Titelteam Stuttgarter Zeitung: Andreas Müller (mül)
Stuttgart - Das Fernsehteam lauerte Stefan Mappus im Foyer auf. Kaum hatte der Ministerpräsident den Landtag betreten, stand der Reporter mit seinem Präsent vor ihm: einem vergoldeten Schlagstock, wie ein Orden drapiert auf einem roten Samtkissen. Die Auszeichnung, erläuterte er, erhalte die Landesregierung für ihr eindrucksvolles Exempel, wie man Demonstranten aus dem Weg knüppele. Mehrere Sekunden lang war Mappus sprachlos und starrte verdattert ins Leere. Dann herrschte er die TV-Leute an ("Wer sind Sie überhaupt?"), wandte sich ab und ging eiligen Schrittes weiter.

Es war ein Team des Norddeutschen Rundfunks, das den Polizeieinsatz für seine Satiresendung "Extra drei" humoristisch aufarbeitete. Über die Witzigkeit der Idee lässt sich streiten, doch auf den Beitrag kam es ohnehin nicht mehr an. Seit zwei Wochen beschäftigt der "schwarze Donnerstag" im Schlossgarten die Medien quer durch die Republik. Noch immer werden bedrückende Bilder gesendet und gedruckt, die dem Ansehen des Regierungschefs nicht guttun.

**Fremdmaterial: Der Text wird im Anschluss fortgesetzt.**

[src/rtl/ifetch_pkg.sv]
package ifetch_pkg;

  localparam int OP_W  = 5;
  localparam int LANES = 2;

  localparam logic [OP_W-1:0] OP_SUSPEND = 5'h00;
  localparam logic [OP_W-1:0] OP_PULL    = 5'h01;
  localparam logic [OP_W-1:0] OP_JMP     = 5'h02;
  localparam logic [OP_W-1:0] OP_PUT     = 5'h03;
  localparam logic [OP_W-1:0] OP_IFREG   = 5'h1C;
  localparam logic [OP_W-1:0] OP_IFSTAT  = 5'h1D;
  localparam logic [OP_W-1:0] OP_START   = 5'h1F;

  typedef enum logic [1:0] {
    ST_IDLE,
    ST_FETCH,
    ST_STALL
  } fetchState_t;

  // Strobes from the control FSM to the datapath, valid for one cycle.
  typedef struct packed {
    logic [LANES-1:0] push;   // queue lane word
    logic [LANES-1:0] sub;    // rewrite lane word into SUSPEND
    logic             pcLoad; // PC <= external address
    logic             pcAdv1; // PC <= PC + 1
    logic             pcAdv2; // PC <= PC + 2
    logic             rptSet; // latch next PC into the report register
  } fetchStrobe_t;

  function automatic logic isStallOp(input logic [OP_W-1:0] op);
    return (op == OP_SUSPEND) || (op == OP_PULL) || (op == OP_JMP) ||
           (op == OP_PUT) || (op == OP_IFREG) || (op == OP_IFSTAT) ||
           (op == OP_START);
  endfunction

endpackage

[src/rtl/ifetch_dp.sv]
module ifetch_dp
  import ifetch_pkg::*;
#(
  parameter int INSTR_W = 24,
  parameter int ADDR_W  = 12,
  parameter int DEPTH   = 8      // power of two
) (
  input  logic                     clk,
  input  logic                     rstN,
  input  fetchStrobe_t             strb,
  input  logic [ADDR_W-1:0]        pcLoadAddr,
  input  logic [LANES*INSTR_W-1:0] memRdData,
  input  logic                     fifoPop,
  output logic [INSTR_W-1:0]       fifoData,
  output logic                     fifoValid,
  output logic [$clog2(DEPTH+1)-1:0] fifoCount,
  output logic [ADDR_W-1:0]        pcAddr,
  input  logic                     rptReady,
  output logic                     rptValid,
  output logic [ADDR_W-1:0]        rptAddr
);

  localparam int PTR_W  = $clog2(DEPTH);
  localparam int CNT_W  = $clog2(DEPTH+1);
  localparam int BODY_W = INSTR_W - OP_W;

  logic [INSTR_W-1:0] queueMem [DEPTH];
  logic [PTR_W-1:0]   wrPtr, rdPtr;
  logic [CNT_W-1:0]   count;
  logic [ADDR_W-1:0]  pc, pcNext;
  logic               popOk;

  logic [INSTR_W-1:0] laneEntry [LANES];

  // Per-lane entry formation: optional rewrite of the opcode field.
  for (genvar lane = 0; lane < LANES; lane++) begin : g_lane
    logic [INSTR_W-1:0] laneWord;
    assign laneWord = memRdData[lane*INSTR_W +: INSTR_W];
    assign laneEntry[lane] = strb.sub[lane] ? {OP_SUSPEND, laneWord[BODY_W-1:0]}
                                            : laneWord;
  end

  assign popOk     = fifoPop && (count != '0);
  assign fifoValid = (count != '0);
  assign fifoData  = queueMem[rdPtr];
  assign fifoCount = count;

  // Lane 0 lands at wrPtr, lane 1 right behind it.
  always_ff @(posedge clk) begin
    if (strb.push[0]) queueMem[wrPtr] <= laneEntry[0];
    if (strb.push[1]) queueMem[wrPtr + PTR_W'(1)] <= laneEntry[1];
  end

  always_ff @(posedge clk) begin
    if (!rstN) begin
      wrPtr <= '0;
      rdPtr <= '0;
      count <= '0;
    end else begin
      wrPtr <= wrPtr + PTR_W'(strb.push[0]) + PTR_W'(strb.push[1]);
      rdPtr <= rdPtr + PTR_W'(popOk);
      count <= count + CNT_W'(strb.push[0]) + CNT_W'(strb.push[1]) - CNT_W'(popOk);
    end
  end

  // Cached program counter.
  always_comb begin
    pcNext = pc;
    if (strb.pcLoad)      pcNext = pcLoadAddr;
    else if (strb.pcAdv1) pcNext = pc + ADDR_W'(1);
    else if (strb.pcAdv2) pcNext = pc + ADDR_W'(2);
  end

  always_ff @(posedge clk) begin
    if (!rstN) pc <= '0;
    else       pc <= pcNext;
  end

  assign pcAddr = pc;

  // PC report register, held until accepted.
  always_ff @(posedge clk) begin
    if (!rstN) begin
      rptValid <= 1'b0;
      rptAddr  <= '0;
    end else if (strb.rptSet) begin
      rptValid <= 1'b1;
      rptAddr  <= pcNext;
    end else if (rptReady) begin
      rptValid <= 1'b0;
    end
  end

  AST_NO_OVERFLOW: assert property (@(posedge clk) disable iff (!rstN)
    (strb.push != '0) |-> (count <= CNT_W'(DEPTH - LANES)))
    else $error("queue pushed without room for two entries");

  AST_RPT_HOLD: assert property (@(posedge clk) disable iff (!rstN)
    (rptValid && !rptReady && !strb.rptSet) |=> (rptValid && $stable(rptAddr)))
    else $error("report dropped or changed before acceptance");

  AST_LANE_ORDER: assert property (@(posedge clk) disable iff (!rstN)
    strb.push[1] |-> strb.push[0])
    else $error("second lane queued without the first");

endmodule

[src/rtl/ifetch_ctl.sv]
module ifetch_ctl
  import ifetch_pkg::*;
#(
  parameter int DEPTH = 8
) (
  input  logic                       clk,
  input  logic                       rstN,
  input  logic [OP_W-1:0]            op0,
  input  logic [OP_W-1:0]            op1,
  input  logic [$clog2(DEPTH+1)-1:0] fifoCount,
  input  logic                       taskMore,
  input  logic                       pcLoadValid,
  input  logic                       resumeGo,
  input  logic                       suspendDone,
  output fetchStrobe_t               strb,
  output logic                       memRd,
  output logic                       threadIdle
);

  localparam int CNT_W = $clog2(DEPTH+1);

  fetchState_t state, nextState;
  logic        phase, nextPhase;       // 0: address cycle, 1: data cycle
  logic        pullSeen, nextPullSeen; // a PULL already queued this invocation
  logic        room;

  assign room = (fifoCount <= CNT_W'(DEPTH - LANES));

  always_comb begin
    strb         = '0;
    nextState    = state;
    nextPhase    = phase;
    nextPullSeen = pullSeen;
    memRd        = 1'b0;
    case (state)
      ST_IDLE: begin
        if (pcLoadValid) begin
          strb.pcLoad  = 1'b1;
          nextPullSeen = 1'b0;
          nextState    = ST_FETCH;
        end
      end
      ST_FETCH: begin
        if (!phase) begin
          if (room) begin
            memRd     = 1'b1;
            nextPhase = 1'b1;
          end
        end else begin
          memRd        = 1'b1;
          nextPhase    = 1'b0;
          strb.push[0] = 1'b1;
          strb.sub[0]  = (op0 == OP_PULL) && pullSeen && !taskMore;
          if (op0 == OP_PULL) nextPullSeen = 1'b1;
          if (isStallOp(op0)) begin
            strb.pcAdv1 = 1'b1;
            strb.rptSet = 1'b1;
            nextState   = ST_STALL;
          end else begin
            strb.push[1] = 1'b1;
            strb.sub[1]  = (op1 == OP_PULL) && pullSeen && !taskMore;
            if (op1 == OP_PULL) nextPullSeen = 1'b1;
            strb.pcAdv2  = 1'b1;
            if (isStallOp(op1)) begin
              strb.rptSet = 1'b1;
              nextState   = ST_STALL;
            end
          end
        end
      end
      ST_STALL: begin
        if (pcLoadValid) begin
          strb.pcLoad = 1'b1;
          nextState   = ST_FETCH;
        end else if (resumeGo) begin
          nextState   = ST_FETCH;
        end else if (suspendDone) begin
          strb.rptSet = 1'b1;
          nextState   = ST_IDLE;
        end
      end
      default: nextState = ST_IDLE;
    endcase
  end

  always_ff @(posedge clk) begin
    if (!rstN) begin
      state    <= ST_IDLE;
      phase    <= 1'b0;
      pullSeen <= 1'b0;
    end else begin
      state    <= nextState;
      phase    <= nextPhase;
      pullSeen <= nextPullSeen;
    end
  end

  assign threadIdle = (state == ST_IDLE);

  AST_PUSH_AFTER_READ: assert property (@(posedge clk) disable iff (!rstN)
    strb.push[0] |-> $past(memRd))
    else $error("entry queued without a preceding address cycle");

  AST_STALL_QUIET: assert property (@(posedge clk) disable iff (!rstN)
    (state == ST_STALL && !pcLoadValid && !resumeGo && !suspendDone) |=> !memRd)
    else $error("memory read while stopped");

  AST_IDLE_QUIET: assert property (@(posedge clk) disable iff (!rstN)
    (threadIdle && !pcLoadValid) |=> (threadIdle && !memRd))
    else $error("left idle without a start PC");

  AST_SUB_ONLY_PULL: assert property (@(posedge clk) disable iff (!rstN)
    strb.sub[0] |-> (op0 == OP_PULL && strb.push[0]))
    else $error("non-PULL entry rewritten");

endmodule

[src/rtl/ifetch_seq.sv]
module ifetch_seq
  import ifetch_pkg::*;
#(
  parameter int INSTR_W = 24,
  parameter int ADDR_W  = 12,
  parameter int DEPTH   = 8
) (
  input  logic                     clk,
  input  logic                     rstN,
  output logic [ADDR_W-1:0]        memAddr,
  output logic                     memRd,
  input  logic [2*INSTR_W-1:0]     memRdData,
  output logic [INSTR_W-1:0]       fifoData,
  output logic                     fifoValid,
  input  logic                     fifoPop,
  input  logic                     taskMore,
  input  logic                     pcLoadValid,
  input  logic [ADDR_W-1:0]        pcLoadAddr,
  input  logic                     resumeGo,
  input  logic                     suspendDone,
  output logic                     pcRptValid,
  output logic [ADDR_W-1:0]        pcRptAddr,
  input  logic                     pcRptReady,
  output logic                     threadIdle
);

  localparam int CNT_W = $clog2(DEPTH+1);

  fetchStrobe_t     strb;
  logic [CNT_W-1:0] fifoCount;
  logic [OP_W-1:0]  op0, op1;

  assign op0 = memRdData[INSTR_W-1 -: OP_W];
  assign op1 = memRdData[2*INSTR_W-1 -: OP_W];

  ifetch_ctl #(.DEPTH(DEPTH)) i_ctl (
    .clk        (clk),
    .rstN       (rstN),
    .op0        (op0),
    .op1        (op1),
    .fifoCount  (fifoCount),
    .taskMore   (taskMore),
    .pcLoadValid(pcLoadValid),
    .resumeGo   (resumeGo),
    .suspendDone(suspendDone),
    .strb       (strb),
    .memRd      (memRd),
    .threadIdle (threadIdle)
  );

  ifetch_dp #(.INSTR_W(INSTR_W), .ADDR_W(ADDR_W), .DEPTH(DEPTH)) i_dp (
    .clk       (clk),
    .rstN      (rstN),
    .strb      (strb),
    .pcLoadAddr(pcLoadAddr),
    .memRdData (memRdData),
    .fifoPop   (fifoPop),
    .fifoData  (fifoData),
    .fifoValid (fifoValid),
    .fifoCount (fifoCount),
    .pcAddr    (memAddr),
    .rptReady  (pcRptReady),
    .rptValid  (pcRptValid),
    .rptAddr   (pcRptAddr)
  );

endmodule

[config.mk]
export PLATFORM = sky130hd
export DESIGN_NAME = ifetch_seq
export DESIGN_NICKNAME = d
export VERILOG_FILES = /design/src/rtl/ifetch_pkg.sv /design/src/rtl/ifetch_dp.sv /design/src/rtl/ifetch_ctl.sv /design/src/rtl/ifetch_seq.sv
export SDC_FILE = /design/constraint.sdc
export NUM_CORES = 1
export LEC_CHECK = 0
export CORE_UTILIZATION = 51
export CTS_BUF_LIST = sky130_fd_sc_hd__clkbuf_2
export CTS_CLUSTER_SIZE = 24
export DETAILED_ROUTE_END_ITERATION = 8
export DONT_BUFFER_PORTS = 1
export PLACE_DENSITY = 0.71
export REMOVE_ABC_BUFFERS = 1
export SKIP_CTS_REPAIR_TIMING = 1
export SYNTH_ARGS = -nofsm -noshare
export SYNTH_HDL_FRONTEND = slang
export SYNTH_SLANG_ARGS = --single-unit
[constraint.sdc]
create_clock -name clk -period 7.4 [get_ports clk]
set_input_delay 0.37 -clock clk [delete_from_list [all_inputs] [get_ports clk]]
set_output_delay 0.37 -clock clk [all_outputs]
set_load 0.02 [all_outputs]
Word level (Yosys, flattened, before mapping). Memory sizes are Yosys's and may differ from the RTL's. A register that Yosys moved wholly into a read port is not among the register bits. Cells that the tools add are included.

$add $sub $neg: 9. Reduce and logical (&&, ||, !) cells: 27. Order comparisons: 1. Muxes and demuxes: 45. Eq/ne operators: 18.

Operator list (count): $mux 24 (2); $mux 12 (3); $eq 5x5->1 const B (6); $mux 1 (25); $eq 5x2->1 const B (4); $mux 2 (8); $add 12x1->12 const B (1); $add 12x2->12 const B (1); $logic_or 1x1->1 (12); $eq 5x1->1 const B (2); $logic_not 5->1 (2); $add 3x1->3 (3); $add 4x1->4 (2); $mux 4 (2); $mux 3 (2); $pmux 2 s3 (1); $logic_and 1x1->1 (5); $le 4x3->1 const B (1); $ne 4x4->1 const B (1); $pmux 1 s2 (2); $reduce_and 4->1 (1); $reduce_bool 2->1 (2); $reduce_bool 4->1 (1); $sub 4x1->4 (1); 10 further kinds (10).

Bits in writable memories: 192. Register bits after elaboration: 39. Word-level logic and storage cells: 110. Memories: 1. Output and inout port bits: 52. Input bits: 68.

Memories: i_dp.queueMem (depth 8, bits a word 24, rd ports 1, clocked after Yosys merged registers in 1, write ports 2, line ifetch_dp.sv:27) `logic [INSTR_W-1:0] queueMem [DEPTH];`.

Depth between registers and ports, before layout.
Depth in word-level cells: 14. Gate-level depth with buffers: 13. Mapped depth without buffers: 12.

By module. Synthesis repeated with hierarchy kept, for this count alone.

Cells, all modules: 835. Area total of the unflattened synthesis: 11851.4 um^2.

Modules (own cells, without submodules): ifetch_dp (cells an instance 776, sequential area each 6466.2 um^2, area each 11398.4 um^2, instances 1); ifetch_ctl (cells an instance 59, sequential area each 80.1 um^2, area each 452.9 um^2, instances 1).

Worst setup path after synthesis. Ideal clock, no wire load.

Kind: register -> register. From: register i_ctl.state[1]. To: memory i_dp.queueMem[0][0] (enable). Data required time: 6958 ps. Stages on the path, launching flop included: 8. Data arrival time: 2966 ps. Setup time: 442 ps. Path slack: 3992 ps. Path through: dfxtp_1 inv_1 ha_1 buf_2 nand2_1 clkinv_1 nand2b_1 o31ai_1.

RTL lines: start: declaration (line ifetch_ctl.sv:22) `fetchState_t state, nextState;`; start signal: assignment (line ifetch_ctl.sv:92) `state <= nextState;`; end: declaration (line ifetch_dp.sv:27).

==> impl_summary.log <==
[metrics] count of H-tree levels built during CTS: 2
[metrics] Top Ports: 120
[metrics] biggest area contributors in the synthesized netlist: edfxtp_1 (49%), mux2_2 (18%), mux4_2 (9.1%)
[metrics] last weighted congestion value of the routability-driven placer: approximately 0.83
[metrics] share of final-layout standard cells stronger than drive strength 1: 41.0%
[metrics] crit-path max FO: 16
[metrics] required arrival time at the worst endpoint: a little under 8000 ps
[metrics] transition at the pin with the smallest max-transition slack: 1330 ps
[metrics] number of nets in the layout: 986
[metrics] clock skew: 69.8 ps
[metrics] Relative slew margins: 11.0%
[metrics] class of the worst hold path: in -> reg
[metrics] cts bufs inserted: 60
[metrics] total die area: 23,800 µm²
[metrics] commonest cells after routing, fill and taps aside: edfxtp_1 (192), mux2_2 (187), clkbuf_2 (98)
[metrics] width of the chip: 154 µm
[metrics] leakage power: between 4 and 5 nW
[metrics] endpoints failing setup: 0
[metrics] outcome: finished, final reports clean
[metrics] CP Class: reg -> reg
[metrics] clock latency reported for the late side of the worst-skew pair: 840 ps
[metrics] number of rows created at floorplan: 55
[metrics] routed vias: 7,537
[metrics] global route total overflow: 0
[metrics] Synth Cell Area: 11,800 µm²
[metrics] Core Footprint: 22,700 µm²
[metrics] antenna-violating nets left: 0
[metrics] total of flip-flops plus latches after synthesis: approximately 230
[metrics] EDFF count, synth: 192
[metrics] effective utilization at floorplan: 52.1%
[metrics] maximum ir drop on the vdd rail: 206 µV
[metrics] post-synth top area share: just under 50%
[metrics] average instance area after synthesis: ~15 µm²
[metrics] Die H: 154 µm
[metrics] dominant synthesized flop cell: edfxtp_1
[metrics] area added between synthesis and finish: 14.5%
[metrics] first-pass GRT wire length: 42.7 mm
[metrics] register area share after synthesis: 55.4%
[metrics] half-perimeter wire length after detailed placement: approximately 17 mm
[metrics] sum of internal, switching and leakage power: 3.29 mW
[metrics] cell count after synthesis: 781
[metrics] largest net degree at the start of global routing: 50
[metrics] number of design-rule violations left by the first detailed-router iteration: 492
[metrics] setup_tns: 0 ps
[metrics] final count of hold timing violations: 0
[metrics] CTS Root Cell: clkbuf_2
[metrics] Buffers on Ports: 0
[metrics] Synth async-reset ratio: 0%
[metrics] via count of the first global-routing pass: between 7k and 8k
[metrics] synth unique cells: 57
[metrics] number of max-slew violations in the final report: 0
[metrics] f_max: 260 MHz
[metrics] Pre-Repair DR Iteration Count: 4
[metrics] type of origin of the critical path: register
[metrics] Period minus WS final: 3840 ps
[metrics] fin crit share: slightly above 50%
[metrics] total detailed-routing wirelength: 29.7 mm
[metrics] unrepaired setup endpoints after global routing: false
[metrics] Maximum Capacitance Violations: 0
[metrics] Longest Clk Path Bufs: 3
[metrics] mean routed wirelength per cell: 24.2 µm
[metrics] critical path arrival: 4390 ps
[metrics] cell area power density: 243 nW/µm²
[metrics] clock tree from TritonCTS: yes
[metrics] synth warn: 0
[metrics] clock sink count: 231
[metrics] number of antenna violations at the first check in global routing: 2
[metrics] overall fraction of global-route tracks in use: approximately a quarter
[metrics] commonest non-fill, non-tap cell in the layout: edfxtp_1
[metrics] Via density: 6.13
[metrics] DRC violations left: 0
[metrics] clock slew at reported path FFs: 110 ps
[metrics] area leader, netlist: edfxtp_1
[metrics] kind of capture point of the worst setup path: register
Yosys cell counts, types with 5 or more instances:
master / count
a21oi_1: 15
and2_1: 5
and3_1: 7
buf_1: 8
buf_2: 18
clkbuf_1: 14
dfxtp_1: 39
edfxtp_1: 192
ha_1: 15
inv_1: 14
mux2_2: 187
mux2_4: 16
mux2i_1: 11
mux4_2: 48
nand2_1: 32
nand2b_1: 7
nand3_1: 9
nor2_1: 34
nor3_1: 10
o21ai_0: 19
o22ai_1: 7
final timing paths:
path                                                  start  cells past startpoint                             to  slack (ps)
worst max-delay path            i_ctl.state[1]$_SDFFE_PN0P_                     10  i_dp.queueMem[1][5]$_DFFE_PP_        3560
worst min-delay path                            suspendDone                      4  i_dp.rptAddr[10]$_SDFFE_PN0P_          80
worst max register to register  i_ctl.state[1]$_SDFFE_PN0P_                     10  i_dp.queueMem[1][5]$_DFFE_PP_        3560
worst min register to register     i_dp.rdPtr[2]$_SDFF_PN0_                      2       i_dp.rdPtr[2]$_SDFF_PN0_         540
kinds of logic (layout without fill, tap and decap cells):
kind of cell,count (synthesis),in the layout,share of synthesized area (%)
compound gates,73,73,4.06
buf+inv,65,227,2.63
other cells,0,1,0
mux,265,265,30.2
simple gates,121,121,5.05
fa+ha+maj,18,18,2.10
flops,231,231,55.4
xor+xnor,8,8,0.593
power breakdown:
part	switching (mW)	internal, mW	total [mW]
logic	0.397	0.397	0.794
clock network	0.509	0.375	0.885
registers	0.143	1.47	1.61
final cells by class:
type,instances,area [µm²]
fillers,1761,9170
repair buffers,105,1010
inverters,17,63.8
flip-flops and latches,231,6550
multi-input cells,485,5020
clock inverters,7,52.6
clock buffers,98,490
well taps,285,357
diodes,1,2.50
metal layers:
layer  track usage [%]  vias up  routed length, µm
met5                 0        -                 13
met3              6.70       59               2380
met4              8.30        2                599
met1              29.7     3829              11900
met2              39.7      315              14800
li1                  -     3332                  -
stage by stage:
step	utilization [%]	worst slack, ps	cell area, µm²	hold WS [ps]	std cells
2_1_floorplan	-	3960	11600	492	733
3_3_place_gp	53.3	4370	12100	496	1035
3_5_place_dp	53.3	4160	12100	498	1035
4_1_cts	55.7	3990	12700	-402	1140
5_1_grt	59.6	3390	13500	5.78	1229
6_report	59.6	3560	13500	83.8	1229
critical path, stage by stage, from the launching register on:
cell,delay [ps]
dfxtp_1,390
inv_1,90
ha_1,280
nand2_1,260
clkinv_1,320
nand2b_1,360
nor2_1,110
nand2_1,450
buf_4,380
mux2_2,370
dlygate4sd3_1,570
sequential cells by signal, summed over array words and instances (netlist names):
signal / cells
i_dp.queueMem: 192
i_dp.rdPtr: 3
i_ctl.state: 2
i_ctl.pullSeen: 1
i_dp.pcAddr: 12
i_ctl.phase: 1
i_dp.wrPtr: 3
i_dp.rptValid: 1
i_dp.fifoCount: 4
i_dp.rptAddr: 12
Power figures use the tool's default switching activity.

Mappus Verantwortung rückt in den Mittelpunkt


Niemand wirft ihm ernsthaft vor, er habe sich die mehrstündige Schlacht gewünscht. Aber die Frage, wie weit er diese zu verantworten hat, rückt mehr und mehr in den Mittelpunkt der politischen Aufarbeitung. Noch streiten SPD und Grüne über einen Untersuchungsausschuss. Doch ihre Rufe nach Aufklärung kreisen um das gleiche Thema: die Rolle des Ministerpräsidenten und seines Innenministers Heribert Rech vor und während des Einsatzes.

Mappus' politisches Kalkül liegt klar zutage. Lange schien er ratlos, wie er mit dem Widerstand gegen Stuttgart 21 umgehen sollte. Die Devise der Polizei, äußerste Deeskalation, war auch seine. Doch nach dem Sommerurlaub - ziemlich zeitgleich mit dem Dienstantritt seines von Roland Koch übernommenen Medienberaters - hatte der Pforzheimer seinen Kurs gefunden: Das Bahnprojekt, verkündete er CDU-intern, sei sein lange vermisstes Profilierungsthema für den Wahlkampf. Unbeirrt von allen Protesten ein demokratisch legitimiertes Infrastrukturvorhaben durchzuziehen - das würden die konservativen Wähler goutieren.

Prompt änderte sich die Wortwahl. Mal sprach Mappus von "Berufsdemonstranten", mal von dem "Fehdehandschuh", den er aufnehme. Im Rückblick erscheint die neue Tonlage wie eine Einstimmung auf den Tag X, der wohl seit Anfang September feststand. Aber mit dem tatsächlichen Ablauf des Einsatzes will der Ministerpräsident nichts zu tun haben. In das "operative Geschäft der Polizei", versichert er seither, hätten weder er noch die Staatskanzlei eingegriffen. Der Stuttgarter Polizeipräsident Siegfried Stumpf übernahm umgehend die alleinige Verantwortung: Nie habe ihm die Politik reingeredet.

"Wer gab den Befehl?", fragen trotzdem auch die Demonstranten. Auffällig ist, wie eng Mappus persönlich die Polizeiarbeit begleitete - und wie viel am eigentlich zuständigen Innenminister vorbeilief. Zunächst wurde bekannt, dass er sich am Mittwoch zuvor über den geplanten Einsatz im Schlossgarten informieren ließ. Das war wohl jene Besprechung im Staatsministerium, zu der Rech im Innenausschuss laut Teilnehmern sagte: "Ich war nicht dabei." Nach Polizeiangaben hat es mindestens ein weiteres Treffen zwischen Mappus und der Polizeiführung gegeben.